Tres de estas imágenes forman parte de la colección del museo catedralicio. Las tres pertenecen al siglo XVII, siendo la más antigua una Virgen de la Concepción según consta en la inscripción de su propia peana. Atribuida durante años al escultor Francisco de Moure, hoy los estudiosos se inclinan más por un autor desconocido pero que pudo trabajar en el entorno de Francisco de Moure. La imagen, en actitud de oración y la cabeza inclinada, viste túnica marrón con un manto azul con estrellas: sorprende el color de la túnica por no ser propio de la iconografía mariana. De los otros atributos solo mantiene la luna bajo sus pies con las puntas hacia arriba.
Las otras dos piezas pertenecen al escultor Mateo de Prado, artista de gran prestigio que se había formado con Gregorio Fernández en Valladolid y que realizó obras importantes en la escultura gallega, ejecutadas en la segunda mitad del siglo y con una diferencia de apenas dos años entre ellas. La primera, que decoró el retablo del Dean Armada, aparece con las manos juntas en actitud de oración y ataviada con manto y túnica ennoblecidos con estampados de coronas, jarrones y flores, referentes a la simbología mariana. Sus pies pisan la serpiente entre la cabeza de tres querubines y el creciente lunar con las puntas hacia arriba. En la otra Inmaculada que también formó parte de un retablo, aunque más deteriorada, se puede apreciar un mayor dinamismo propiciado por la ampulosidad del manto. La inclinación de la cabeza y el desvío de las manos hacia un lado, lo que evita la rigidez.

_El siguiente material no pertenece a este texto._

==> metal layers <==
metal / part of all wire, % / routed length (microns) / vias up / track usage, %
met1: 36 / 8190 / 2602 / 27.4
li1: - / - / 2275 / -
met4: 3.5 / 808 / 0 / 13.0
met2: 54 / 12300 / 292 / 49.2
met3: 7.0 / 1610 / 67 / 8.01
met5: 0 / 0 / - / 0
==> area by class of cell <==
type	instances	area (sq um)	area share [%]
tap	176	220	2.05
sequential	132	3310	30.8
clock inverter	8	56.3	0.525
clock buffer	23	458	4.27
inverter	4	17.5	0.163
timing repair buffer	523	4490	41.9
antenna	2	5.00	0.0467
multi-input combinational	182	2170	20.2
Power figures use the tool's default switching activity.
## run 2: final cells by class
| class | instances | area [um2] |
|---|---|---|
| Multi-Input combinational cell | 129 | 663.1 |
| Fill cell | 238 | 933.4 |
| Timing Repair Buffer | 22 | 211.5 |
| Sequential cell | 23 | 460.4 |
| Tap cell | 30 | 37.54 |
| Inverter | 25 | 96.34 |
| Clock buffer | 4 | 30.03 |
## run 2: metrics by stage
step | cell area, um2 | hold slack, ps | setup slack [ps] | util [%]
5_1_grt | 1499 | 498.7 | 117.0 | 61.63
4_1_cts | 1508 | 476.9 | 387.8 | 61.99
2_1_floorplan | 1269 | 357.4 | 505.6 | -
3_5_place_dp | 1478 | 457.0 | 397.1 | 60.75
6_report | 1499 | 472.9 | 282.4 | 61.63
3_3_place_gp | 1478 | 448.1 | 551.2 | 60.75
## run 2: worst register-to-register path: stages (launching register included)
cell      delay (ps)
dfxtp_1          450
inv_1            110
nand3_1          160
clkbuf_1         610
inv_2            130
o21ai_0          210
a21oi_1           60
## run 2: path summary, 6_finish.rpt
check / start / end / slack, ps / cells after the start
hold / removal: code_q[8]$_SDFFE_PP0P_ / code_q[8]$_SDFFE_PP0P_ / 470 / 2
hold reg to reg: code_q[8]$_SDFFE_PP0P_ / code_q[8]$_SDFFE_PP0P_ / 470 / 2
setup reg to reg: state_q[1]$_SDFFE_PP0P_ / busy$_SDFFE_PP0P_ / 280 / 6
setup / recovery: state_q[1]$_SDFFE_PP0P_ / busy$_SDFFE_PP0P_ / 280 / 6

En la segunda mitad del siglo XVIII, la catedral se enriquece con otras dos imágenes de la Inmaculada. Una de ellas se encarga, probablemente al escultor Luis Salvador Carmona, para colocarla en el nuevo retablo rococó que se acababa de construir en la capilla de la Concepción. Se trata de una imagen de gran belleza y finura dentro de los cánones de la época. Se representa con la cabeza circundada por las doce estrellas, la mano izquierda ligeramente apoyada sobre el pecho y la derecha extendida hacia fuera en un gesto retórico. Su indumentaria de pliegues grandes y holgados respeta los colores marianos, blanco para la túnica y azul con estrellas para el manto, enriquecidos con estampación dorada. A sus pies, el creciente lunar es sustituido por nimbos y por las cabezas de cinco serafines que aplastan la cabeza del dragón.
Cierra este interesante repertorio una pequeña imagen que se conserva en la Sacristía y que responde a unos esquemas, al igual que la anterior, en consonancia con el gusto del siglo, lleva la cabeza coronada por estrellas, va rodeada de los rayos solares, mantiene los colores blanco y azul para la vestimenta y a sus pies lleva cinco cabezas de querubines y dos ángeles de menor tamaño.